Why Choose this Training Course
The planning, preparation and execution of a turnaround is a complex undertaking that demands an effective strategy, a high degree of control and great attention to detail. It also requires a profound understanding of the critical elements that go to make up a turnaround and the drivers and constraints that shape the event. This requires involvement of every level of the company from senior management who set the framework for the event to the craft personnel who perform the actual work. The shutting down and start-up phases of a turnaround are critical to the success or failure of the event and as such must be planned and prepared in as much detail as the mechanical phase. There comes a point in each area of the turnaround at which most tasks have been completed and the systems may be handed back to operations for start-up. This is a critical transition phase and if not properly controlled, time, money and effort can be wasted. Although it may seem to the casual observer that the start-up of the plant is simply the reverse of shutdown, there are some significant elements which differentiate the two events:
- There are many tests – pressure tests, system tests, loop checks and trip and alarm tests – which have to be carried out during the start-up.
- The start-up comes when most people have been working long hours and are tired. Tired people make mistakes.
- Unlike the shutdown when the plant is being cooled down and de-pressurised and fluids are being extracted during the start-up, the plant is being heated and pressurised and fluids are being introduced increasing the hazards.
- There is a possibility that on shutdown, critical path time lost may be recovered. On start-up however, such time lost cannot be recovered; it simply extends the duration.
- There may have been thousands of individual activities performed on the plant equipment, any one of them may have been incorrectly performed and caused a fault to emerge during the start-up.
- An isolation plate inadvertently left in position during the start-up can have consequences ranging from frustrating to catastrophic.
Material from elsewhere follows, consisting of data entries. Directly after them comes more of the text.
**src/design/hsr_pkg.sv**
```systemverilog
// Package for the high-resolution status and identification register bank
`default_nettype none
package hsr_pkg;
   localparam int ADDR_W = 8;
   localparam int DATA_W = 8;
   localparam logic [7:0] OFF_RES_LSB = 8'h38;
   localparam logic [7:0] OFF_RES_MID = 8'h39;
   localparam logic [7:0] OFF_RES_MSB = 8'h3A;
   localparam logic [7:0] OFF_STATUS = 8'h3B;
   localparam logic [7:0] OFF_IRQ_STAT = 8'h3C;
   localparam logic [7:0] OFF_IRQ_MASK = 8'h3D;
   localparam logic [7:0] OFF_PART_REV = 8'h3E;
   localparam logic [7:0] OFF_FAMILY = 8'h3F;
   localparam int BIT_ZC = 4;
   localparam int BIT_OR = 3;
   localparam int BIT_UR = 2;
   localparam int BIT_OF = 1;
   localparam int BIT_PEND_N = 0;
   localparam logic [7:0] STATUS_RST = 8'h00;
   localparam logic [7:0] ZERO8 = 8'h00;
   // Interrupt bits: 0 new result, 1 error seen on a refresh
   localparam int IRQ_NEW = 0;
   localparam int IRQ_ERR = 1;
   localparam logic [1:0] IRQ_RST = 2'h0;
   localparam logic [23:0] RES_RST = 24'h000000;
   // Arbitrary neutral identity values
   localparam logic [4:0] PART_CODE = 5'h15;
   localparam logic [2:0] REV_CODE = 3'h5;
   localparam logic [7:0] FAMILY_CODE = 8'h5A;

   typedef struct packed {
      logic zero_count;
      logic over_range;
      logic under_range;
      logic overflow;
   } hsr_err_t;

   typedef struct packed {
      logic [23:0] data;
      hsr_err_t err;
   } hsr_result_t;
endpackage
`default_nettype wire

```
**src/design/hsr_regs.sv**
```systemverilog
// High-resolution conversion status, result and identification registers
//
// Contract
// - Zero-count flag, status bit 4, reports no sensor cycles counted.
// - Over-range flag, status bit 3, reports sensor above reference frequency.
// - Under-range flag, status bit 2, reports negative code from large offset.
// - Overflow flag, status bit 1, reports sensor too near reference frequency.
// - Error flags refresh only after reading the lowest result byte.
// - Each error flag reads 1 if it occurred for last result read.
// - Bit 0 goes low at conversion end, high again on low-byte read.
// - Revision register gives fixed part code 7:3 and revision 2:0.
// - Family register gives a fixed eight-bit family code.
`default_nettype none
module hsr_regs #(
   parameter int DATA_W = 8, // Register width
   parameter int ADDR_W = 8 // Address width
) (
   input wire logic clk_i, // 25 MHz clock
   input wire logic nrst_i, // Synchronous reset, active low
   input wire logic conv_done_i, // Conversion end pulse
   input wire hsr_pkg::hsr_result_t conv_result_i, // Result and errors, valid with done
   input wire logic [7:0] addr_i, // Register address
   input wire logic [7:0] wdata_i, // Write data
   input wire logic wr_i, // Write strobe
   input wire logic rd_i, // Read strobe
   output logic [7:0] rdata_o, // Read data, cycle after rd_i
   output logic irq_o // Level interrupt
);
   hsr_pkg::hsr_result_t latest_reg;
   logic [23:0] shown_reg;
   hsr_pkg::hsr_err_t err_reg;
   logic pend_n_reg;
   logic [1:0] irq_stat_reg;
   logic [1:0] irq_mask_reg;
   logic [23:0] upper_reg;
   logic [7:0] rdata_next;
   logic lsb_rd;
   logic [7:0] status_val;
   logic [1:0] irq_set;

   // Map and ports are byte wide; other widths are not served
   if (DATA_W != hsr_pkg::DATA_W) begin : g_bad_data_w
      $error("hsr_regs serves only an eight-bit data width");
   end
   if (ADDR_W != hsr_pkg::ADDR_W) begin : g_bad_addr_w
      $error("hsr_regs serves only an eight-bit address width");
   end

   assign lsb_rd = rd_i && (addr_i == hsr_pkg::OFF_RES_LSB);

   // Newest conversion, held until the next conversion end
   always_ff @(posedge clk_i) begin
      if (!nrst_i) begin
         latest_reg <= '{data: hsr_pkg::RES_RST, err: '0};
      end else if (conv_done_i) begin
         latest_reg <= conv_result_i;
      end
   end

   // Low-byte read snapshots data and errors so mid and high stay coherent
   always_ff @(posedge clk_i) begin
      if (!nrst_i) begin
         shown_reg <= hsr_pkg::RES_RST;
         err_reg <= '0;
      end else if (lsb_rd) begin
         shown_reg <= latest_reg.data;
         err_reg <= latest_reg.err;
      end
   end

   // Conversion end wins over a same-cycle low-byte read
   // Reset value follows the status reset word, so bit 0 starts low
   always_ff @(posedge clk_i) begin
      if (!nrst_i) begin
         pend_n_reg <= hsr_pkg::STATUS_RST[hsr_pkg::BIT_PEND_N];
      end else if (conv_done_i) begin
         pend_n_reg <= 1'b0;
      end else if (lsb_rd) begin
         pend_n_reg <= 1'b1;
      end
   end

   assign status_val = {3'b000, err_reg.zero_count, err_reg.over_range,
                        err_reg.under_range, err_reg.overflow, pend_n_reg};

   assign irq_set[hsr_pkg::IRQ_NEW] = conv_done_i;
   assign irq_set[hsr_pkg::IRQ_ERR] = lsb_rd && (latest_reg.err != '0);

   // Sticky events, write one to clear; a new event beats the clear
   always_ff @(posedge clk_i) begin
      if (!nrst_i) begin
         irq_stat_reg <= hsr_pkg::IRQ_RST;
      end else begin
         irq_stat_reg <= (irq_stat_reg & ~((wr_i && addr_i == hsr_pkg::OFF_IRQ_STAT)
                         ? wdata_i[1:0] : 2'h0)) | irq_set;
      end
   end

   always_ff @(posedge clk_i) begin
      if (!nrst_i) begin
         irq_mask_reg <= hsr_pkg::IRQ_RST;
      end else if (wr_i && addr_i == hsr_pkg::OFF_IRQ_MASK) begin
         irq_mask_reg <= wdata_i[1:0];
      end
   end

   always_ff @(posedge clk_i) begin
      if (!nrst_i) begin
         irq_o <= 1'b0;
      end else begin
         irq_o <= |(irq_stat_reg & irq_mask_reg);
      end
   end

   // Mid and high bytes serve from the snapshot
   // Only 0x3C and 0x3D decode writes; status and codes ignore them
   always_comb begin
      rdata_next = hsr_pkg::ZERO8;
      case (addr_i)
         hsr_pkg::OFF_RES_LSB: rdata_next = latest_reg.data[7:0];
         hsr_pkg::OFF_RES_MID: rdata_next = shown_reg[15:8];
         hsr_pkg::OFF_RES_MSB: rdata_next = shown_reg[23:16];
         hsr_pkg::OFF_STATUS: rdata_next = status_val;
         hsr_pkg::OFF_IRQ_STAT: rdata_next = {6'h00, irq_stat_reg};
         hsr_pkg::OFF_IRQ_MASK: rdata_next = {6'h00, irq_mask_reg};
         hsr_pkg::OFF_PART_REV: rdata_next = {hsr_pkg::PART_CODE, hsr_pkg::REV_CODE};
         hsr_pkg::OFF_FAMILY: rdata_next = hsr_pkg::FAMILY_CODE;
         default: rdata_next = hsr_pkg::ZERO8;
      endcase
   end

   // Data stand only in the cycle after the read strobe
   always_ff @(posedge clk_i) begin
      if (!nrst_i) begin
         rdata_o <= hsr_pkg::ZERO8;
      end else if (rd_i) begin
         rdata_o <= rdata_next;
      end else begin
         rdata_o <= hsr_pkg::ZERO8;
      end
   end

   // Helper: previous strobe state for assertions
   logic prev_rd_reg;
   logic [7:0] prev_addr_reg;
   always_ff @(posedge clk_i) begin
      if (!nrst_i) begin
         prev_rd_reg <= 1'b0;
         prev_addr_reg <= hsr_pkg::ZERO8;
      end else begin
         prev_rd_reg <= rd_i;
         prev_addr_reg <= addr_i;
      end
   end

   AST_ERR_REFRESH: assert property (@(posedge clk_i) disable iff (!nrst_i)
      !lsb_rd |=> $stable(err_reg)) else $error("error flags changed without low-byte read");

   AST_ZC_FLAG: assert property (@(posedge clk_i) disable iff (!nrst_i)
      lsb_rd && latest_reg.err.zero_count |=> status_val[hsr_pkg::BIT_ZC])
      else $error("zero-count flag not set");

   AST_OR_FLAG: assert property (@(posedge clk_i) disable iff (!nrst_i)
      lsb_rd |=> status_val[hsr_pkg::BIT_OR] == $past(latest_reg.err.over_range))
      else $error("over-range flag wrong");

   AST_UR_FLAG: assert property (@(posedge clk_i) disable iff (!nrst_i)
      lsb_rd |=> status_val[hsr_pkg::BIT_UR] == $past(latest_reg.err.under_range))
      else $error("under-range flag wrong");

   AST_OF_FLAG: assert property (@(posedge clk_i) disable iff (!nrst_i)
      lsb_rd && !latest_reg.err.overflow |=> !status_val[hsr_pkg::BIT_OF])
      else $error("overflow flag wrong");

   AST_ERR_CLEAR: assert property (@(posedge clk_i) disable iff (!nrst_i)
      lsb_rd && latest_reg.err == '0 |=> status_val[4:1] == 4'h0)
      else $error("error flags not cleared for clean result");

   AST_PEND_LOW: assert property (@(posedge clk_i) disable iff (!nrst_i)
      conv_done_i |=> !pend_n_reg ##1 (!pend_n_reg || $past(lsb_rd)))
      else $error("pending flag not held low after conversion");

   AST_PEND_HIGH: assert property (@(posedge clk_i) disable iff (!nrst_i)
      lsb_rd && !conv_done_i |=> pend_n_reg) else $error("pending flag not released");

   AST_UNUSED_BITS: assert property (@(posedge clk_i) disable iff (!nrst_i)
      prev_rd_reg && prev_addr_reg == hsr_pkg::OFF_STATUS |-> rdata_o[7:5] == 3'b000)
      else $error("unused status bits not zero");

   AST_REV_READ: assert property (@(posedge clk_i) disable iff (!nrst_i)
      rd_i && addr_i == hsr_pkg::OFF_PART_REV
      |=> rdata_o == {hsr_pkg::PART_CODE, hsr_pkg::REV_CODE})
      else $error("revision register wrong");

   AST_FAMILY_READ: assert property (@(posedge clk_i) disable iff (!nrst_i)
      rd_i && addr_i == hsr_pkg::OFF_FAMILY |=> rdata_o == hsr_pkg::FAMILY_CODE)
      else $error("family register wrong");

   AST_WRITE_IGNORED: assert property (@(posedge clk_i) disable iff (!nrst_i)
      wr_i && !rd_i && !conv_done_i |=> $stable(status_val))
      else $error("write changed status");

   AST_IRQ_LEVEL: assert property (@(posedge clk_i) disable iff (!nrst_i)
      |(irq_stat_reg & irq_mask_reg) |=> irq_o) else $error("interrupt not raised");

   AST_ZC_CLEAR: assert property (@(posedge clk_i) disable iff (!nrst_i)
      lsb_rd && !latest_reg.err.zero_count |=> !status_val[hsr_pkg::BIT_ZC])
      else $error("zero-count flag set for clean result");

   AST_OR_SET: assert property (@(posedge clk_i) disable iff (!nrst_i)
      lsb_rd && latest_reg.err.over_range |=> status_val[hsr_pkg::BIT_OR])
      else $error("over-range flag not set");

   AST_UR_SET: assert property (@(posedge clk_i) disable iff (!nrst_i)
      lsb_rd && latest_reg.err.under_range |=> status_val[hsr_pkg::BIT_UR])
      else $error("under-range flag not set");

   AST_OF_SET: assert property (@(posedge clk_i) disable iff (!nrst_i)
      lsb_rd && latest_reg.err.overflow |=> status_val[hsr_pkg::BIT_OF])
      else $error("overflow flag not set");

   AST_ZC_HOLD: assert property (@(posedge clk_i) disable iff (!nrst_i)
      !lsb_rd |=> $stable(err_reg.zero_count))
      else $error("zero-count flag moved without low-byte read");

   AST_OR_HOLD: assert property (@(posedge clk_i) disable iff (!nrst_i)
      !lsb_rd |=> $stable(err_reg.over_range))
      else $error("over-range flag moved without low-byte read");

   AST_UR_HOLD: assert property (@(posedge clk_i) disable iff (!nrst_i)
      !lsb_rd |=> $stable(err_reg.under_range))
      else $error("under-range flag moved without low-byte read");

   AST_OF_HOLD: assert property (@(posedge clk_i) disable iff (!nrst_i)
      !lsb_rd |=> $stable(err_reg.overflow))
      else $error("overflow flag moved without low-byte read");

   AST_ERR_SNAPSHOT: assert property (@(posedge clk_i) disable iff (!nrst_i)
      lsb_rd |=> err_reg == $past(latest_reg.err))
      else $error("error flags do not match result read");

   AST_PEND_CONV: assert property (@(posedge clk_i) disable iff (!nrst_i)
      conv_done_i |=> !pend_n_reg)
      else $error("pending flag not low after conversion");

   AST_PEND_STAY: assert property (@(posedge clk_i) disable iff (!nrst_i)
      !pend_n_reg && !lsb_rd |=> !pend_n_reg)
      else $error("pending flag released without low-byte read");

   AST_PEND_IDLE: assert property (@(posedge clk_i) disable iff (!nrst_i)
      pend_n_reg && !conv_done_i |=> pend_n_reg)
      else $error("pending flag dropped without conversion");

   AST_STATUS_READ: assert property (@(posedge clk_i) disable iff (!nrst_i)
      prev_rd_reg && prev_addr_reg == hsr_pkg::OFF_STATUS |-> rdata_o == $past(status_val))
      else $error("status read data wrong");

   AST_LSB_READ: assert property (@(posedge clk_i) disable iff (!nrst_i)
      rd_i && addr_i == hsr_pkg::OFF_RES_LSB |=> rdata_o == $past(latest_reg.data[7:0]))
      else $error("low byte read data wrong");

   AST_MID_READ: assert property (@(posedge clk_i) disable iff (!nrst_i)
      rd_i && addr_i == hsr_pkg::OFF_RES_MID |=> rdata_o == $past(shown_reg[15:8]))
      else $error("mid byte read data wrong");

   AST_MSB_READ: assert property (@(posedge clk_i) disable iff (!nrst_i)
      rd_i && addr_i == hsr_pkg::OFF_RES_MSB |=> rdata_o == $past(shown_reg[23:16]))
      else $error("high byte read data wrong");

   AST_SNAP_HOLD: assert property (@(posedge clk_i) disable iff (!nrst_i)
      !lsb_rd |=> $stable(shown_reg))
      else $error("result snapshot moved without low-byte read");

   AST_SNAP_LOAD: assert property (@(posedge clk_i) disable iff (!nrst_i)
      lsb_rd |=> shown_reg == $past(latest_reg.data))
      else $error("result snapshot not loaded");

   AST_RDATA_IDLE: assert property (@(posedge clk_i) disable iff (!nrst_i)
      !rd_i |=> rdata_o == hsr_pkg::ZERO8)
      else $error("read data not zero outside read");

   AST_UNMAPPED_READ: assert property (@(posedge clk_i) disable iff (!nrst_i)
      rd_i && addr_i > hsr_pkg::OFF_FAMILY |=> rdata_o == hsr_pkg::ZERO8)
      else $error("unmapped read not zero");

   AST_WRITE_PEND: assert property (@(posedge clk_i) disable iff (!nrst_i)
      wr_i && !rd_i && !conv_done_i |=> $stable(pend_n_reg))
      else $error("write changed pending flag");

   AST_WRITE_SNAP: assert property (@(posedge clk_i) disable iff (!nrst_i)
      wr_i && !rd_i |=> $stable(shown_reg))
      else $error("write changed result snapshot");

   AST_LATEST_HOLD: assert property (@(posedge clk_i) disable iff (!nrst_i)
      !conv_done_i |=> $stable(latest_reg))
      else $error("newest result moved without conversion");

   AST_MASK_HOLD: assert property (@(posedge clk_i) disable iff (!nrst_i)
      !(wr_i && addr_i == hsr_pkg::OFF_IRQ_MASK) |=> $stable(irq_mask_reg))
      else $error("interrupt mask moved without write");

   AST_MASK_LOAD: assert property (@(posedge clk_i) disable iff (!nrst_i)
      wr_i && addr_i == hsr_pkg::OFF_IRQ_MASK |=> irq_mask_reg == $past(wdata_i[1:0]))
      else $error("interrupt mask not loaded");

   AST_IRQ_NEW_SET: assert property (@(posedge clk_i) disable iff (!nrst_i)
      conv_done_i |=> irq_stat_reg[hsr_pkg::IRQ_NEW])
      else $error("new-result event not recorded");

   AST_IRQ_ERR_SET: assert property (@(posedge clk_i) disable iff (!nrst_i)
      lsb_rd && latest_reg.err != '0 |=> irq_stat_reg[hsr_pkg::IRQ_ERR])
      else $error("error event not recorded");

   AST_IRQ_LOW: assert property (@(posedge clk_i) disable iff (!nrst_i)
      !(|(irq_stat_reg & irq_mask_reg)) |=> !irq_o)
      else $error("interrupt raised with nothing pending");

   AST_IRQ_CLEAR: assert property (@(posedge clk_i) disable iff (!nrst_i)
      wr_i && addr_i == hsr_pkg::OFF_IRQ_STAT && wdata_i[0] && !conv_done_i
      |=> !irq_stat_reg[hsr_pkg::IRQ_NEW])
      else $error("new-result event not cleared");

   AST_NEW_STICKY: assert property (@(posedge clk_i) disable iff (!nrst_i)
      irq_stat_reg[hsr_pkg::IRQ_NEW] && !(wr_i && addr_i == hsr_pkg::OFF_IRQ_STAT && wdata_i[0])
      |=> irq_stat_reg[hsr_pkg::IRQ_NEW])
      else $error("new-result event lost");

   AST_ERR_STICKY: assert property (@(posedge clk_i) disable iff (!nrst_i)
      irq_stat_reg[hsr_pkg::IRQ_ERR] && !(wr_i && addr_i == hsr_pkg::OFF_IRQ_STAT && wdata_i[1])
      |=> irq_stat_reg[hsr_pkg::IRQ_ERR])
      else $error("error event lost");

   AST_NEW_QUIET: assert property (@(posedge clk_i) disable iff (!nrst_i)
      !irq_stat_reg[hsr_pkg::IRQ_NEW] && !conv_done_i |=> !irq_stat_reg[hsr_pkg::IRQ_NEW])
      else $error("spurious new-result event");

   AST_ERR_QUIET: assert property (@(posedge clk_i) disable iff (!nrst_i)
      !irq_stat_reg[hsr_pkg::IRQ_ERR] && !lsb_rd |=> !irq_stat_reg[hsr_pkg::IRQ_ERR])
      else $error("spurious error event");
endmodule // hsr_regs
`default_nettype wire

```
Depending upon the type of plant, the start-up process can last anything from a few hours to many days. Whatever the length of time, the handover must be done effectively. The operations team must control the start-up in the same way as the shutdown and engineering work. This course is the product of over 30 years of practice by turnaround professionals working in different industries in many countries around the globe and its principles are embodied in the “Model of Excellence for Turnarounds” that forms the central pillar of the workshop.
The basic principles of the methodology are:
There are only two types of work on a turnaround, routine and unexpected. If the routine is under control, there is time to deal with the unexpected. However, if the routine becomes unexpected, the unexpected may become catastrophic. Each module offers a practical approach with exercises and examples that draw out and develop participants learning and experience in addition to that offered by the workshop.
Who Should Attend
This workshop is designed to be beneficial to all individuals who are involved in the planning, preparation, execution and commissioning of plants during and following a turnaround. It is especially useful to managers, engineers, operations, planners, schedulers, logistics coordinators, cost managers and supervisors. It would also be of use to safety officers, inspection and engineering personnel in order to increase their level of awareness of the workings of turnaround management.
Key Learning Objectives
- Improve your company’s approach to planning and scheduling.
- Provide a framework for effective turnaround execution.
- Highlight the unique safety requirements of turnarounds.
- Foster the “one team” approach to turnarounds.
- Provide a comprehensive knowledge base for turnarounds.
- Demonstrate the latest planning techniques for turnarounds.
- Highlighting the operational check out and startup requirements.
- Learn the conditions for acceptance of the plant by plant operations personnel.